__DATA FOR PROCESSING__.
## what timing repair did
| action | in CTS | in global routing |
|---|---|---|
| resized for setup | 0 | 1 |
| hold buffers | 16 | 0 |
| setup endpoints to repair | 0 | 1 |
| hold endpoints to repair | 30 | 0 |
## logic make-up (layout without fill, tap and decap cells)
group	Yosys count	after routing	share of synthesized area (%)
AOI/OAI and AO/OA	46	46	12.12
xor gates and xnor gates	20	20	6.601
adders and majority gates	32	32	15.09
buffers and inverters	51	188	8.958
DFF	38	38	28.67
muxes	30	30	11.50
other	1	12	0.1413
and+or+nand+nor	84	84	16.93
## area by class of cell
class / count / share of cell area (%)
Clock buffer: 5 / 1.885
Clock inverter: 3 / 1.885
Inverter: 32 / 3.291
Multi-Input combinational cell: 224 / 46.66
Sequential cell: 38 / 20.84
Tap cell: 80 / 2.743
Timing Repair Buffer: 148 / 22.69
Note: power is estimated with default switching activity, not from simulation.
**src/design/cfg_space_params.svh**
```systemverilog
// Constants for the configuration-space register bank: offsets, field positions, resets, timing.
// Assumes a 250 MHz core clock and a 25 MHz network reference sampled as a plain input.
`ifndef CFG_SPACE_PARAMS_SVH
`define CFG_SPACE_PARAMS_SVH
`define OFF_LOADED_IDS      8'h00
`define OFF_STATUS_COMMAND  8'h04
`define OFF_CLASS_REVISION  8'h08
`define OFF_LATENCY_CACHE   8'h0C
`define OFF_IO_BASE         8'h10
`define OFF_MEMORY_BASE     8'h14
`define OFF_CARD_INFO       8'h28
`define OFF_SUBSYSTEM_IDS   8'h2C
`define OFF_EXP_ROM_BASE    8'h30
`define OFF_CAP_POINTER     8'h34
`define OFF_INT_BUS_TIMING  8'h3C
`define OFF_DRIVER_SCRATCH  8'h40
`define OFF_PART_TAG        8'h80
`define OFF_PM_CAPS         8'hC0
`define OFF_PM_CTRL_STATUS  8'hC4
`define OFF_MODE_FIELD      8'hFC
`define MAC_ONLY_CODE       3'h4
`define CLASS_REV_VALUE     32'h02000011
`define CAP_PTR_VALUE       32'h000000C0
`define INT_PIN_VALUE       8'h01
`define PM_CAPS_VALUE       32'hFE800001
`define IO_BASE_MASK        32'hFFFFFF00
`define MEM_BASE_MASK       32'hFFFFFC00
`define ROM_BASE_MASK       32'hFFFC0001
`define SCRATCH_MASK        32'h000001FE
`define CMD_MASK            32'h00000147
`define PM_CSR_MASK         32'h00008103
`define WOL_BIT             18
`define WSS_BIT             17
`define REF_HZ              25000000
`define ACT_BLINK_HZ        10
`define COL_BLINK_HZ        20
`define ACT_HALF_COUNT      (`REF_HZ / (2 * `ACT_BLINK_HZ))
`define COL_HALF_COUNT      (`REF_HZ / (2 * `COL_BLINK_HZ))
`define WAKE_PULSE_NS       64
`define CLK_PERIOD_NS       4
`define WAKE_PULSE_CYCLES   ((`WAKE_PULSE_NS + `CLK_PERIOD_NS - 1) / `CLK_PERIOD_NS)
`endif

```
**src/design/cfg_space_pkg.sv**
```systemverilog
// Types shared by the configuration-space register bank.
// Assumes the parameter header is compiled alongside.
package cfg_space_pkg;
    typedef struct packed {
        logic        valid;
        logic        write;
        logic [7:0]  offset;
        logic [3:0]  byte_en;
        logic [31:0] wdata;
    } cfg_req_t;
    typedef struct packed {
        logic        rx_act;
        logic        tx_act;
        logic        link_good;
        logic        full_duplex;
        logic        collision;
        logic        speed_100;
        logic        speed_10;
    } phy_status_t;
    typedef struct packed {
        logic [15:0] device_id;
        logic [15:0] vendor_id;
        logic [15:0] subsys_id;
        logic [15:0] subsys_vendor_id;
        logic [7:0]  max_lat;
        logic [7:0]  min_gnt;
    } eeprom_ids_t;
    typedef enum logic [1:0] {
        LOAD_IDLE,
        LOAD_WAIT,
        LOAD_DONE
    } load_state_t;
endpackage
```
**src/design/cfg_space_bank.sv**
```systemverilog
// Configuration register bank with wake, clock-hold, request, parity and LED sideband logic.
// Assumes the PCI target decoder presents accesses already qualified by a frame and that an
// EEPROM reader delivers the loaded identifiers with a done strobe after reset release.
// Operation
// - wake enable asserts wake output on pattern
// - style bit picks level or pulse wake
// - even parity over data and byte enables
// - reassert clock hold when host releases it
// - clock hold disabled means never driven
// - claim configuration accesses only with select
// - assert bus request when mastering needed
// - mode field 100b selects MAC-only operation
// - activity LED blinks 10 Hz, steady link in 3-LED
// - duplex LED steady, collision blinks 20 Hz
// - low speed LED steady at 10 Mb/s in 4-LED, duplex in 3-LED
// - high speed LED steady at 100 Mb/s
// - hardware reset defaults, software reset ignored
// - byte, word, dword access by enables
// - reload identifiers from EEPROM after reset
// - loaded ids register read-only device/vendor
// - card info register read-only, ignores writes
// - scratch bits 1 to 8 read/write
// - part tag hard-wired, read-only
// - power capability at C0, control at C4
// - CSRs reachable through I/O and memory
// - sample bus signals on rising clock
`include "cfg_space_params.svh"
module cfg_space_bank
    import cfg_space_pkg::*;
#(
    parameter logic [31:0] PART_TAG  = 32'h5A5A0001, // Arbitrary identification value.
    parameter logic [31:0] CARD_INFO = 32'h00000000, // Card information pointer value.
    parameter int          ACT_HALF  = `ACT_HALF_COUNT,
    parameter int          COL_HALF  = `COL_HALF_COUNT
)(
    input  wire logic        clk,            // Core clock.
    input  wire logic        reset,          // Hardware reset, synchronous, high.
    input  wire logic        soft_reset,     // Software reset; no effect here.
    input  wire cfg_req_t    cfg_req,        // Configuration access request.
    input  wire logic        idsel,          // Configuration select pin.
    input  wire logic [31:0] rd_data_par_in, // Read data to protect with parity.
    input  wire logic [3:0]  cbe_par_in,     // Byte enables of the read phase.
    input  wire eeprom_ids_t ee_ids,         // Identifiers from the EEPROM reader.
    input  wire logic        ee_done,        // EEPROM load finished.
    input  wire logic        wake_pattern,   // Wake-up frame seen, pulse.
    input  wire logic        power_opt_wol,  // Wake enable bit of power options.
    input  wire logic        power_opt_wss,  // Wake style bit of power options.
    input  wire logic        clk_hold_en,    // Clock-hold function enabled.
    input  wire logic        clk_hold_in,    // Clock hold pin level, high when asserted.
    input  wire logic        master_need,    // Engine needs bus ownership.
    input  wire logic        csr_io_hit,     // CSR access decoded in I/O space.
    input  wire logic        csr_mem_hit,    // CSR access decoded in memory space.
    input  wire logic        ref_clk_25,     // 25 MHz network reference, sampled.
    input  wire phy_status_t phy_status,     // Link status from the PHY side.
    input  wire logic        four_led,       // High selects the 4-LED scheme.
    output logic             cfg_ack,        // Access claimed and completed, pulse.
    output logic [31:0]      cfg_rdata,      // Read data.
    output logic             par_out,        // Even parity for the read phase.
    output logic             wake_n_oe,      // Wake pin pulls low while high.
    output logic             clk_hold_out,   // Clock hold drive level.
    output logic             clk_hold_oe,    // Clock hold driven while high.
    output logic             bus_req_n,      // Bus request, active low.
    output logic             mac_only,       // External MII selected.
    output logic             csr_io_en,      // CSR I/O window enabled.
    output logic             csr_mem_en,     // CSR memory window enabled.
    output logic             led_act,        // Activity / link LED.
    output logic             led_speed_low,  // 10 Mb/s LED, or duplex in 3-LED.
    output logic             led_speed_high, // 100 Mb/s LED.
    output logic             led_duplex      // Duplex/collision LED, 4-LED scheme.
);
    typedef struct packed {
        logic [31:0] loaded_ids;
        logic [15:0] command;
        logic [15:0] latency_cache;
        logic [31:0] io_base;
        logic [31:0] mem_base;
        logic [31:0] subsys_ids;
        logic [31:0] rom_base;
        logic [7:0]  int_line;
        logic [15:0] lat_gnt;
        logic [31:0] scratch;
        logic [15:0] pm_csr;
        logic [2:0]  mode_field;
        load_state_t load;
        logic        ack;
        logic [31:0] rdata;
        logic        par;
        logic        wake;
        logic [4:0]  wake_cnt;
        logic        hold_drive;
        logic        req_n;
        logic [1:0]  ref_sync;
        logic        ref_prev;
        logic [21:0] act_div;
        logic [21:0] col_div;
        logic        act_ph;
        logic        col_ph;
        logic [1:0]  hold_sync;
        logic [1:0]  sel_sync;
        logic [6:0]  led;
        logic        mac_sel;
        logic        io_en;
        logic        mem_en;
    } state_t;

    state_t s_r;
    state_t s_nxt;

    // Merges write data into a register through byte enables and a writable mask.
    function automatic logic [31:0] merge(input logic [31:0] old, input logic [31:0] wd,
                                          input logic [3:0] be, input logic [31:0] mask);
        logic [31:0] lanes;
        lanes = {{8{be[3]}}, {8{be[2]}}, {8{be[1]}}, {8{be[0]}}};
        return (old & ~(lanes & mask)) | (wd & lanes & mask);
    endfunction

    logic        wr;
    logic        rd;
    logic [31:0] rv;
    logic        ref_rise;

    always_comb
    begin
        s_nxt = s_r;
        rv    = 32'h00000000;
        // The reference clock, clock hold and select pins pass two flops before anything reads them.
        s_nxt.ref_sync  = {s_r.ref_sync[0], ref_clk_25};
        s_nxt.hold_sync = {s_r.hold_sync[0], clk_hold_in};
        s_nxt.sel_sync  = {s_r.sel_sync[0], idsel};
        s_nxt.ref_prev  = s_r.ref_sync[1];
        ref_rise = s_r.ref_sync[1] & ~s_r.ref_prev;
        wr = cfg_req.valid & s_r.sel_sync[1] & cfg_req.write;
        rd = cfg_req.valid & s_r.sel_sync[1] & ~cfg_req.write;
        s_nxt.ack = wr | rd;

        // The identifiers arrive once after reset release; software reset does not restart it.
        case (s_r.load)
            LOAD_IDLE: s_nxt.load = LOAD_WAIT;
            LOAD_WAIT:
            begin
                if (ee_done)
                begin
                    s_nxt.loaded_ids = {ee_ids.device_id, ee_ids.vendor_id};
                    s_nxt.subsys_ids = {ee_ids.subsys_id, ee_ids.subsys_vendor_id};
                    s_nxt.lat_gnt    = {ee_ids.max_lat, ee_ids.min_gnt};
                    s_nxt.load       = LOAD_DONE;
                end
            end
            LOAD_DONE: s_nxt.load = LOAD_DONE;
            default:   s_nxt.load = LOAD_IDLE;
        endcase

        case (cfg_req.offset)
            `OFF_LOADED_IDS:     rv = s_r.loaded_ids;
            `OFF_STATUS_COMMAND: rv = {16'h0290, s_r.command};
            `OFF_CLASS_REVISION: rv = `CLASS_REV_VALUE;
            `OFF_LATENCY_CACHE:  rv = {16'h0000, s_r.latency_cache};
            `OFF_IO_BASE:        rv = s_r.io_base | 32'h00000001;
            `OFF_MEMORY_BASE:    rv = s_r.mem_base;
            `OFF_CARD_INFO:      rv = CARD_INFO;
            `OFF_SUBSYSTEM_IDS:  rv = s_r.subsys_ids;
            `OFF_EXP_ROM_BASE:   rv = s_r.rom_base;
            `OFF_CAP_POINTER:    rv = `CAP_PTR_VALUE;
            `OFF_INT_BUS_TIMING: rv = {s_r.lat_gnt, `INT_PIN_VALUE, s_r.int_line};
            `OFF_DRIVER_SCRATCH: rv = s_r.scratch;
            `OFF_PART_TAG:       rv = PART_TAG;
            `OFF_PM_CAPS:        rv = `PM_CAPS_VALUE;
            `OFF_PM_CTRL_STATUS: rv = {16'h0000, s_r.pm_csr};
            `OFF_MODE_FIELD:     rv = {29'h00000000, s_r.mode_field};
            default:             rv = 32'h00000000;
        endcase
        if (rd)
        begin
            s_nxt.rdata = rv;
        end

        if (wr)
        begin
            case (cfg_req.offset)
                `OFF_STATUS_COMMAND:
                    s_nxt.command = 16'(merge({16'h0000, s_r.command}, cfg_req.wdata,
                                              cfg_req.byte_en, `CMD_MASK));
                `OFF_LATENCY_CACHE:
                    s_nxt.latency_cache = 16'(merge({16'h0000, s_r.latency_cache},
                                                    cfg_req.wdata, cfg_req.byte_en,
                                                    32'h0000FFFF));
                `OFF_IO_BASE:
                    s_nxt.io_base = merge(s_r.io_base, cfg_req.wdata, cfg_req.byte_en,
                                          `IO_BASE_MASK);
                `OFF_MEMORY_BASE:
                    s_nxt.mem_base = merge(s_r.mem_base, cfg_req.wdata, cfg_req.byte_en,
                                           `MEM_BASE_MASK);
                `OFF_EXP_ROM_BASE:
                    s_nxt.rom_base = merge(s_r.rom_base, cfg_req.wdata, cfg_req.byte_en,
                                           `ROM_BASE_MASK);
                `OFF_INT_BUS_TIMING:
                    s_nxt.int_line = 8'(merge({24'h000000, s_r.int_line}, cfg_req.wdata,
                                              cfg_req.byte_en, 32'h000000FF));
                `OFF_DRIVER_SCRATCH:
                    s_nxt.scratch = merge(s_r.scratch, cfg_req.wdata, cfg_req.byte_en,
                                          `SCRATCH_MASK);
                `OFF_PM_CTRL_STATUS:
                    s_nxt.pm_csr = 16'(merge({16'h0000, s_r.pm_csr}, cfg_req.wdata,
                                             cfg_req.byte_en, `PM_CSR_MASK));
                `OFF_MODE_FIELD:
                    s_nxt.mode_field = 3'(merge({29'h00000000, s_r.mode_field},
                                                cfg_req.wdata, cfg_req.byte_en,
                                                32'h00000007));
                default: s_nxt.scratch = s_r.scratch;
            endcase
        end
        s_nxt.mac_sel = (s_nxt.mode_field == `MAC_ONLY_CODE);
        s_nxt.io_en   = s_nxt.command[0] & csr_io_hit;
        s_nxt.mem_en  = s_nxt.command[1] & csr_mem_hit;

        // Parity is computed over the data this device drives in a read phase.
        s_nxt.par = ^{rd_data_par_in, cbe_par_in};

        // Level style holds the pin low; the alternate style gives a fixed-width pulse.
        if (power_opt_wol & wake_pattern)
        begin
            s_nxt.wake     = 1'b1;
            s_nxt.wake_cnt = 5'(`WAKE_PULSE_CYCLES);
        end
        else if (!power_opt_wol)
        begin
            s_nxt.wake = 1'b0;
        end
        else if (!power_opt_wss && s_r.wake)
        begin
            if (s_r.wake_cnt <= 5'h01)
            begin
                s_nxt.wake = 1'b0;
            end
            s_nxt.wake_cnt = s_r.wake_cnt - 5'h01;
        end

        // Drive only when enabled and the host has let the line go.
        s_nxt.hold_drive = clk_hold_en & ~s_r.hold_sync[1];
        s_nxt.req_n = ~(master_need & s_r.command[2]);

        // Blink dividers advance only on reference edges, so rates follow the 25 MHz clock.
        if (ref_rise)
        begin
            if (s_r.act_div >= 22'(ACT_HALF - 1))
            begin
                s_nxt.act_div = 22'h000000;
                s_nxt.act_ph  = ~s_r.act_ph;
            end
            else
            begin
                s_nxt.act_div = s_r.act_div + 22'h000001;
            end
            if (s_r.col_div >= 22'(COL_HALF - 1))
            begin
                s_nxt.col_div = 22'h000000;
                s_nxt.col_ph  = ~s_r.col_ph;
            end
            else
            begin
                s_nxt.col_div = s_r.col_div + 22'h000001;
            end
        end
        // led bits: 0 act, 1 low, 2 high, 3 duplex.
        if ((phy_status.rx_act | phy_status.tx_act) & ~phy_status.collision)
            s_nxt.led[0] = s_r.act_ph;
        else
            s_nxt.led[0] = ~four_led & phy_status.link_good;
        s_nxt.led[3] = phy_status.full_duplex | (phy_status.collision & s_r.col_ph);
        s_nxt.led[1] = four_led ? phy_status.speed_10 : s_nxt.led[3];
        s_nxt.led[2] = phy_status.speed_100;
        if (!four_led)
        begin
            s_nxt.led[3] = 1'b0;
        end
        s_nxt.led[6:4] = 3'h0;
    end

    always_ff @(posedge clk)
    begin
        if (reset)
        begin
            s_r <= '0;
            s_r.req_n <= 1'b1;
        end
        else
        begin
            s_r <= s_nxt;
        end
    end

    assign cfg_ack        = s_r.ack;
    assign cfg_rdata      = s_r.rdata;
    assign par_out        = s_r.par;
    assign wake_n_oe      = s_r.wake;
    assign clk_hold_out   = 1'b0;
    assign clk_hold_oe    = s_r.hold_drive;
    assign bus_req_n      = s_r.req_n;
    assign mac_only       = s_r.mac_sel;
    assign csr_io_en      = s_r.io_en;
    assign csr_mem_en     = s_r.mem_en;
    assign led_act        = s_r.led[0];
    assign led_speed_low  = s_r.led[1];
    assign led_speed_high = s_r.led[2];
    assign led_duplex     = s_r.led[3];
endmodule

```
===== src/rtl/lsrw_pkg.sv =====
// Package for the link status and read-write offset register bank
package lsrw_pkg;
    // Byte addresses of the two registers (low byte at the lower address)
    localparam logic [15:0] RW_OFFSET_ADDR = 16'h0108;
    localparam logic [15:0] LINK_STATUS_ADDR = 16'h0110;
    localparam logic [15:0] RW_OFFSET_RESET = 16'h0000;
    localparam logic [15:0] LINK_STATUS_RESET = 16'h0000;
    // Status field positions
    localparam int COMM_P0_BIT = 9;
    localparam int COMM_P1_BIT = 11;
    localparam int COMM_P2_BIT = 13;
    localparam int LOOP_P0_BIT = 8;
    localparam int LOOP_P1_BIT = 10;
    localparam int LOOP_P2_BIT = 12;
    localparam int LINK_P0_BIT = 4;
    localparam int LINK_P1_BIT = 5;
    localparam int LINK_P2_BIT = 6;
    localparam int ENH_LINK_BIT = 2;
    localparam int WDOG_BIT = 1;
    localparam int LOADED_BIT = 0;
    localparam int NUM_PORTS = 3;

    // Byte-wide access from either side
    typedef struct packed {
        logic        rd;
        logic        wr;
        logic [15:0] addr;
        logic [7:0]  wdata;
    } lsrw_acc_t;

    // Live conditions that feed the status word
    typedef struct packed {
        logic [2:0] comm;
        logic [2:0] loop_closed;
        logic [2:0] link;
        logic       wdog_ok;
    } lsrw_live_t;
endpackage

__PROBLEM TO WORK ON__. Which of the lines above contain "over"? Return them all.

__ANSWER TO THIS PROBLEM__.
// - even parity over data and byte enables
        // Parity is computed over the data this device drives in a read phase.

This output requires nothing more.